Today's opening essay is by Jeffrey Bilbro, an 
Associate Professor of English at Grove City College and Editor-in-Chief at the Front Porch Republic.

His new book, "Reading the Times: A Literary and Theological Inquiry into the News," is coming out this month, and I cannot wait for you all to read it. (Pre-order it here.)

I'll be talking to Jeff about his book on May 13 at 8 pm (ET) on Zoom. Please join us! Participants will get the chance to win a free copy of Jeff's book.

We'll discuss reading news as a Christian, what it means to have a "macadamized mind," the difference between kairos and khronos, and more.

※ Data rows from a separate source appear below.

File: src/rtl/pwmt_out.sv
module pwmt_out #(
   parameter int CNT_W   = 24,
   parameter bit REG_OUT = 1'b0
) (
   input  logic             clk,
   input  logic             rst_n,
   input  logic             out_en,
   input  logic [CNT_W-1:0] cnt,
   input  logic [CNT_W-1:0] ref_hi,
   output logic             pwm
);
   logic level;

   assign level = out_en && (cnt < ref_hi);

   if (REG_OUT) begin : g_reg
      logic pwm_q;
      always_ff @(posedge clk or negedge rst_n) begin
         if (!rst_n) pwm_q <= 1'b0;
         else        pwm_q <= level;
      end
      assign pwm = pwm_q;
   end else begin : g_comb
      logic unused_clk;
      assign unused_clk = clk ^ rst_n;
      assign pwm = level;
   end
endmodule

File: src/rtl/pwm_timer.sv
module pwm_timer
   import pwmt_pkg::*;
#(
   parameter int CNT_W   = 24,
   parameter int DATA_W  = 32,
   parameter int ADDR_W  = 4,
   parameter bit REG_OUT = 1'b0
) (
   input  logic              clk,
   input  logic              rst_n,
   input  logic              bus_wr,
   input  logic [ADDR_W-1:0] bus_addr,
   input  logic [DATA_W-1:0] bus_wdata,
   output logic [DATA_W-1:0] bus_rdata,
   output logic              pwm_out,
   output logic              irq
);
   if (CNT_W < 2 || CNT_W > DATA_W) begin : g_bad_cnt
      $error("pwm_timer: CNT_W must lie in 2..DATA_W");
   end
   if (DATA_W <= CTRL_MSB) begin : g_bad_data
      $error("pwm_timer: DATA_W too narrow for the control word");
   end
   if (ADDR_W < 4) begin : g_bad_addr
      $error("pwm_timer: ADDR_W must cover offset 0xC");
   end

   ctrl_t            ctrl;
   logic             status;
   logic [CNT_W-1:0] cnt, ref_hi, ref_lo;
   logic             match_hi, match_lo, cnt_wr, run;

   assign run = ctrl.run_en && !ctrl.zero;

   pwmt_regs #(.CNT_W(CNT_W), .DATA_W(DATA_W), .ADDR_W(ADDR_W)) u_regs (
      .clk(clk), .rst_n(rst_n), .wr(bus_wr), .addr(bus_addr), .wdata(bus_wdata),
      .cnt(cnt), .match_hi(match_hi), .match_lo(match_lo), .rdata(bus_rdata),
      .ctrl(ctrl), .status(status), .ref_hi(ref_hi), .ref_lo(ref_lo),
      .cnt_wr(cnt_wr)
   );

   pwmt_counter #(.CNT_W(CNT_W)) u_cnt (
      .clk(clk), .rst_n(rst_n), .run(run), .hold_zero(ctrl.zero),
      .load(cnt_wr), .load_val(bus_wdata[CNT_W-1:0]), .ref_hi(ref_hi),
      .ref_lo(ref_lo), .cnt(cnt), .match_hi(match_hi), .match_lo(match_lo)
   );

   pwmt_out #(.CNT_W(CNT_W), .REG_OUT(REG_OUT)) u_out (
      .clk(clk), .rst_n(rst_n), .out_en(ctrl.out_en), .cnt(cnt),
      .ref_hi(ref_hi), .pwm(pwm_out)
   );

   assign irq = status && ctrl.glob_ie;

   p_irq_gate_r10: assert property (@(posedge clk) disable iff (!rst_n)
      (!status || !ctrl.glob_ie) |-> !irq);
endmodule

File: config.mk
export PLATFORM = sky130hd
export DESIGN_NAME = pwm_timer
export DESIGN_NICKNAME = d
export VERILOG_FILES = /design/src/rtl/pwmt_pkg.sv /design/src/rtl/pwmt_regs.sv /design/src/rtl/pwmt_counter.sv /design/src/rtl/pwmt_out.sv /design/src/rtl/pwm_timer.sv
export SDC_FILE = /design/constraint.sdc
export NUM_CORES = 1
export LEC_CHECK = 0
export ABC_CLOCK_PERIOD_IN_PS = 3000
export BUFFER_PORTS_ARGS = -buffer_cell sky130_fd_sc_hd__clkbuf_2
export CELL_PAD_IN_SITES_DETAIL_PLACEMENT = 1
export CELL_PAD_IN_SITES_GLOBAL_PLACEMENT = 1
export CORE_MARGIN = 3
export CORE_UTILIZATION = 45
export DETAILED_ROUTE_END_ITERATION = 7
export PLACE_DENSITY = 0.83
export SKIP_LAST_GASP = 1
export SYNTH_ARGS = -nofsm -noshare
export SYNTH_HDL_FRONTEND = slang
export SYNTH_SLANG_ARGS = --single-unit
File: constraint.sdc
create_clock -name clk -period 3 [get_ports clk]
set_clock_uncertainty 0.05 [all_clocks]
set_input_delay 0.6 -clock clk [delete_from_list [all_inputs] [get_ports clk]]
set_output_delay 0.6 -clock clk [all_outputs]
set_load 0.05 [all_outputs]
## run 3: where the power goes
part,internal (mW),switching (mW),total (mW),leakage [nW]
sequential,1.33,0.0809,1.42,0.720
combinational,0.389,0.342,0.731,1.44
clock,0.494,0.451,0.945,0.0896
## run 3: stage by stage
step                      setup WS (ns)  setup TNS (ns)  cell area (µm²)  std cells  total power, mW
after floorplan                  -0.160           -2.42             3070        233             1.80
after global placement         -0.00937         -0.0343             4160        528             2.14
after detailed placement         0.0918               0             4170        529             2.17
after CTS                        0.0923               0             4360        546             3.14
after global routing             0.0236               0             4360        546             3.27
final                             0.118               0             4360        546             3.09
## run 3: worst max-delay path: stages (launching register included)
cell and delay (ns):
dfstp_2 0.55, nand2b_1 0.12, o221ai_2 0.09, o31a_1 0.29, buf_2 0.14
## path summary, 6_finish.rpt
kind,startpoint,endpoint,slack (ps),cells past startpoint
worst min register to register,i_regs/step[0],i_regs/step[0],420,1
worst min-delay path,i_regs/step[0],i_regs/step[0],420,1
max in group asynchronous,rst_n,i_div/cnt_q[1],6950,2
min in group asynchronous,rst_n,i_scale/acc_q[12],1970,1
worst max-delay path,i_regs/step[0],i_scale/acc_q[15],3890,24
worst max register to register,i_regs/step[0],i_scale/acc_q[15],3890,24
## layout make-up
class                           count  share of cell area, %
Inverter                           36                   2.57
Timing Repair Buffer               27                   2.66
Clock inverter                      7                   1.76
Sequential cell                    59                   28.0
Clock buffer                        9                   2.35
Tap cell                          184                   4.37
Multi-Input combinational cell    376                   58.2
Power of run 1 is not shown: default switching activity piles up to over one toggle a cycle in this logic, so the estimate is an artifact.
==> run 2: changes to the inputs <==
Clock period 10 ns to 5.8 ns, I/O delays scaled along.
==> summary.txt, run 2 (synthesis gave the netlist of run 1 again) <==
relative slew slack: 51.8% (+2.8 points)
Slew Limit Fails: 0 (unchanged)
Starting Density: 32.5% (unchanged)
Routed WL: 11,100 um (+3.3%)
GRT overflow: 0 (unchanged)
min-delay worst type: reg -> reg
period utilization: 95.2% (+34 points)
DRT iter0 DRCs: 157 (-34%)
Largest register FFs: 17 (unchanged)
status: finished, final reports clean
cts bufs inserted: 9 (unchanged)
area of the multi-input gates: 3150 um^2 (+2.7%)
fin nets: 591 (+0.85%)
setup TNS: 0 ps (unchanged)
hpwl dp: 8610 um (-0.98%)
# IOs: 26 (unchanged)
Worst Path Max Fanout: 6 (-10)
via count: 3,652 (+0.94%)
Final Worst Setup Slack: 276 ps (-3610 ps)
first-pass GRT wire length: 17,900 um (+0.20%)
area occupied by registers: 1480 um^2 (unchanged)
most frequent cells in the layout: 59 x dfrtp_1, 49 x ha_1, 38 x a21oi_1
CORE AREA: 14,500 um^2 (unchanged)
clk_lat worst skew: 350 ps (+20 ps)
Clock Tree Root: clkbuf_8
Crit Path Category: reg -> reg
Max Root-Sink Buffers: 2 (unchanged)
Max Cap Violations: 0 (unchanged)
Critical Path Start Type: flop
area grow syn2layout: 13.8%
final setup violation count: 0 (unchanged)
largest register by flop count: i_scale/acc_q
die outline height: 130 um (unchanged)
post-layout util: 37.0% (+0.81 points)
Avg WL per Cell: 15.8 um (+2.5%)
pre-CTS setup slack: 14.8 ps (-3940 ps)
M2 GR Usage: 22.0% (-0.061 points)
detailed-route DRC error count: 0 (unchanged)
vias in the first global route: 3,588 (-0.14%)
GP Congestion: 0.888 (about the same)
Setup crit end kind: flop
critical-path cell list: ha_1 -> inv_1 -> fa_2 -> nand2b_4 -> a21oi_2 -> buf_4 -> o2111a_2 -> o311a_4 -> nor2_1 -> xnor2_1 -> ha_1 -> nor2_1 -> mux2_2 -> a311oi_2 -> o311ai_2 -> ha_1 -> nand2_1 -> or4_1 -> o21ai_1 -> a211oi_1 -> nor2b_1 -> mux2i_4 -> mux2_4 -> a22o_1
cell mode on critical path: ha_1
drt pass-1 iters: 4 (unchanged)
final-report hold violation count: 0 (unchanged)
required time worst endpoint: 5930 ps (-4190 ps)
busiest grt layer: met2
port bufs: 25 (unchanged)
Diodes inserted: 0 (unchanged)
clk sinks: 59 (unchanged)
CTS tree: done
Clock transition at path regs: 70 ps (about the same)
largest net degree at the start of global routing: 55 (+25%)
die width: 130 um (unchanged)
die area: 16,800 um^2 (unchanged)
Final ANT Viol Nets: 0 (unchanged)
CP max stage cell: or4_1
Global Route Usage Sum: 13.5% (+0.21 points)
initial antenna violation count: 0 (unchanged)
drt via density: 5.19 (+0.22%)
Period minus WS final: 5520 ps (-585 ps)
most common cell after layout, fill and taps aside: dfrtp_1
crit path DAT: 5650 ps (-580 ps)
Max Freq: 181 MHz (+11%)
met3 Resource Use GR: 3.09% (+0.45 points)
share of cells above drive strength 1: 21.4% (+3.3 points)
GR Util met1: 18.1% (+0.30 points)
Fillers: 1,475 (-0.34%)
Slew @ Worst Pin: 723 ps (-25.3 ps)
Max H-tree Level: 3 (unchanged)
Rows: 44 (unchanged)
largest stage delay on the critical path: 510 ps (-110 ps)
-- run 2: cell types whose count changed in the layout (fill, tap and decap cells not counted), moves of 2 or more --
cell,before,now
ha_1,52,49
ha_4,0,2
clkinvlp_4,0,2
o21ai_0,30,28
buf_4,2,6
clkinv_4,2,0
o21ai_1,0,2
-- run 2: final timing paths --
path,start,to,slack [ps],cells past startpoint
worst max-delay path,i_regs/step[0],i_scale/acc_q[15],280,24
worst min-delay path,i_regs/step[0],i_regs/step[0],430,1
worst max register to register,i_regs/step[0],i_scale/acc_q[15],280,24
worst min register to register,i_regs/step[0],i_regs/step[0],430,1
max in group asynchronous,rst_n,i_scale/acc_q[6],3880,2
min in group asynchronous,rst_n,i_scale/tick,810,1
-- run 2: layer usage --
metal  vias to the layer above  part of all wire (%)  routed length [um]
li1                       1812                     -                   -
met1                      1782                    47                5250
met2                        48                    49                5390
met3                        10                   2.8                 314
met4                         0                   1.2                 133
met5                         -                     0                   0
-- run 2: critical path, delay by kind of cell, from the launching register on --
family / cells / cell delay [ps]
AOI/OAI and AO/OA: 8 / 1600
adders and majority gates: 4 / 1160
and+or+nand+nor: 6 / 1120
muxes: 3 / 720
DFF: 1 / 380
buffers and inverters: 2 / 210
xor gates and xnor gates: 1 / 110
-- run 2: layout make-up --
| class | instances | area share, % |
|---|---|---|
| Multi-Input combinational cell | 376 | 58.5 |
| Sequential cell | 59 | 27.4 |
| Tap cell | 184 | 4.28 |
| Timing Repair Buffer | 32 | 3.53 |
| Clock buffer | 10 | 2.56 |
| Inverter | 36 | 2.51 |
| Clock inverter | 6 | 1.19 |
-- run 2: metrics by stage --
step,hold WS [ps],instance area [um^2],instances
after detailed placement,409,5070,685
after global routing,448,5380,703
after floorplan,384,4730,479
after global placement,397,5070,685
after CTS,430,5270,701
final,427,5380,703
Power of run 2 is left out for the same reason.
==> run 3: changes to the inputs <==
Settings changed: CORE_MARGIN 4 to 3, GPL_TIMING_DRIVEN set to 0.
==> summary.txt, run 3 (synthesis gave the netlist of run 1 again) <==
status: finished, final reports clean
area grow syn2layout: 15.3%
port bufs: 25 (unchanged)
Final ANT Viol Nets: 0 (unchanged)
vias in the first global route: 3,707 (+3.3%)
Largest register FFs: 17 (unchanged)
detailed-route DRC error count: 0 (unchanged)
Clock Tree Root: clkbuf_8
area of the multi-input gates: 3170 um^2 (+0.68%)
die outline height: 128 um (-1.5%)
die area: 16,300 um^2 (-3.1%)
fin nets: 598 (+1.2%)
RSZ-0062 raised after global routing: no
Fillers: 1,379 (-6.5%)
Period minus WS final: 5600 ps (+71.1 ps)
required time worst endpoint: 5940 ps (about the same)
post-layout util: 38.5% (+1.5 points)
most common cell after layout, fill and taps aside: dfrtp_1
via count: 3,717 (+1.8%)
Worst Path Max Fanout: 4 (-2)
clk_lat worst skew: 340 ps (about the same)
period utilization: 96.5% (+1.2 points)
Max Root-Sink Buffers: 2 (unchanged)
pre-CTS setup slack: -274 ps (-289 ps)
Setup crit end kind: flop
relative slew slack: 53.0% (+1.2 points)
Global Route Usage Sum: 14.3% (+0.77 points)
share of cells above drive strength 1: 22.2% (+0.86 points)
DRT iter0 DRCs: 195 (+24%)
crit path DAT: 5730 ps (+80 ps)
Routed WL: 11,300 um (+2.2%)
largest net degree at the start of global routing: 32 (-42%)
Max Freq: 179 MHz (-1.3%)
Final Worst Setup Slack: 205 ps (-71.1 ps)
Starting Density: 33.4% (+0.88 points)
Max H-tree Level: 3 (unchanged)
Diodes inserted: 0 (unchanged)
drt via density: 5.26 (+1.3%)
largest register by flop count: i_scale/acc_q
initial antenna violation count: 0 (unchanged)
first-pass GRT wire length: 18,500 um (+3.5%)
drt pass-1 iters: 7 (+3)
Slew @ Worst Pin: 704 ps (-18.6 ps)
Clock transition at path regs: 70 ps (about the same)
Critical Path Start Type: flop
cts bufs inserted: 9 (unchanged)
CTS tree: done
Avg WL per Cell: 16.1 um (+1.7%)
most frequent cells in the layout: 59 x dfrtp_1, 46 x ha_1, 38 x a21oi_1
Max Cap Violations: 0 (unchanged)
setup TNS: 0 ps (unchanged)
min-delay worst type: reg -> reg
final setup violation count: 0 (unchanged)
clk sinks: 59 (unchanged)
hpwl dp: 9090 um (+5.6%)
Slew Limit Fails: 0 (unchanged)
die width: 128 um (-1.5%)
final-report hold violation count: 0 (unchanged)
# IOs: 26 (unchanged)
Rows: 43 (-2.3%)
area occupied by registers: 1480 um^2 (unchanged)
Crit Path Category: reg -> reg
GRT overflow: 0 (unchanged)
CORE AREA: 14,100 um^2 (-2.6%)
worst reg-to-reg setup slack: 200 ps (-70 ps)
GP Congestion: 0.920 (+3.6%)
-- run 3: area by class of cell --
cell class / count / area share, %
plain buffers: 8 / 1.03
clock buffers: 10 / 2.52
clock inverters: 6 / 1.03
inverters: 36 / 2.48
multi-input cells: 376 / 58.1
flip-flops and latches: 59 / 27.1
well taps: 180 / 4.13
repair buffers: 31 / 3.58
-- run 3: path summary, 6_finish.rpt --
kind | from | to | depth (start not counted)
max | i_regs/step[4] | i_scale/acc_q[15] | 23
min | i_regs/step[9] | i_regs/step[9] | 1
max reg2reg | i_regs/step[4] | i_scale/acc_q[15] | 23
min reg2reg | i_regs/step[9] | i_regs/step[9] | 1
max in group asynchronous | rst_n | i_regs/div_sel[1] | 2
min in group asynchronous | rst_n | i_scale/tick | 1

Register for the Zoom webinar here. (And feel free to send me questions in advance at granolanewsletter@gmail.com!)
Lena Nastasi, Crocheted Lace, c. 1936
This January, poet A.E. Stallings tweeted her New Year’s resolution:
“I think this year it will be to ‘make’ something everyday... whether a poem, a bit of knitting, even just dinner, (or a mistake?)…”
As her wry conclusion acknowledges, this commitment to making doesn’t have to be onorous. But it does require effort, creativity, and action. It’s a resolution particularly appropriate for a poet: poet means, after all, maker. Yet it is also a salutary response to our media ecosystem that all too easily conditions us to be merely passive spectators. 

Stallings’s resolution reminded me of Joseph Pieper’s brief essay “Learning How to See Again.” Pieper warns that “The average person of our time loses the ability to see because there is too much to see!” If we are distracted and overwhelmed by too much information—too many stories demanding our outrage or horror—we lose the ability to attend to what really matters.

To regain our vision, Pieper recommends the act of artistic making, the act of “producing shapes and forms for the eye to see.” Such artistic work requires close attention:
“The mere attempt, therefore, to create an artistic form compels the artist to take a fresh look at the visible reality; it requires authentic and personal observation.”
Artistic making, then, offers one way we might answer our call to be, in Tolkien’s justly famous term, sub-creators

Unfortunately, however, our media ecosystem does not encourage such an active response to the events of our world. News-as-spectacle—whether a political scandal, a natural disaster, a terrorist attack, or even many of the more mundane and amusing posts filling our social media feeds—shapes those who consume it to be passive spectators. Packaged in this way, the news invites us to feel deeply and then keep scrolling. And by flooding us with information to which we can have no meaningful response, these technologies threaten to malform our affective sensibilities. 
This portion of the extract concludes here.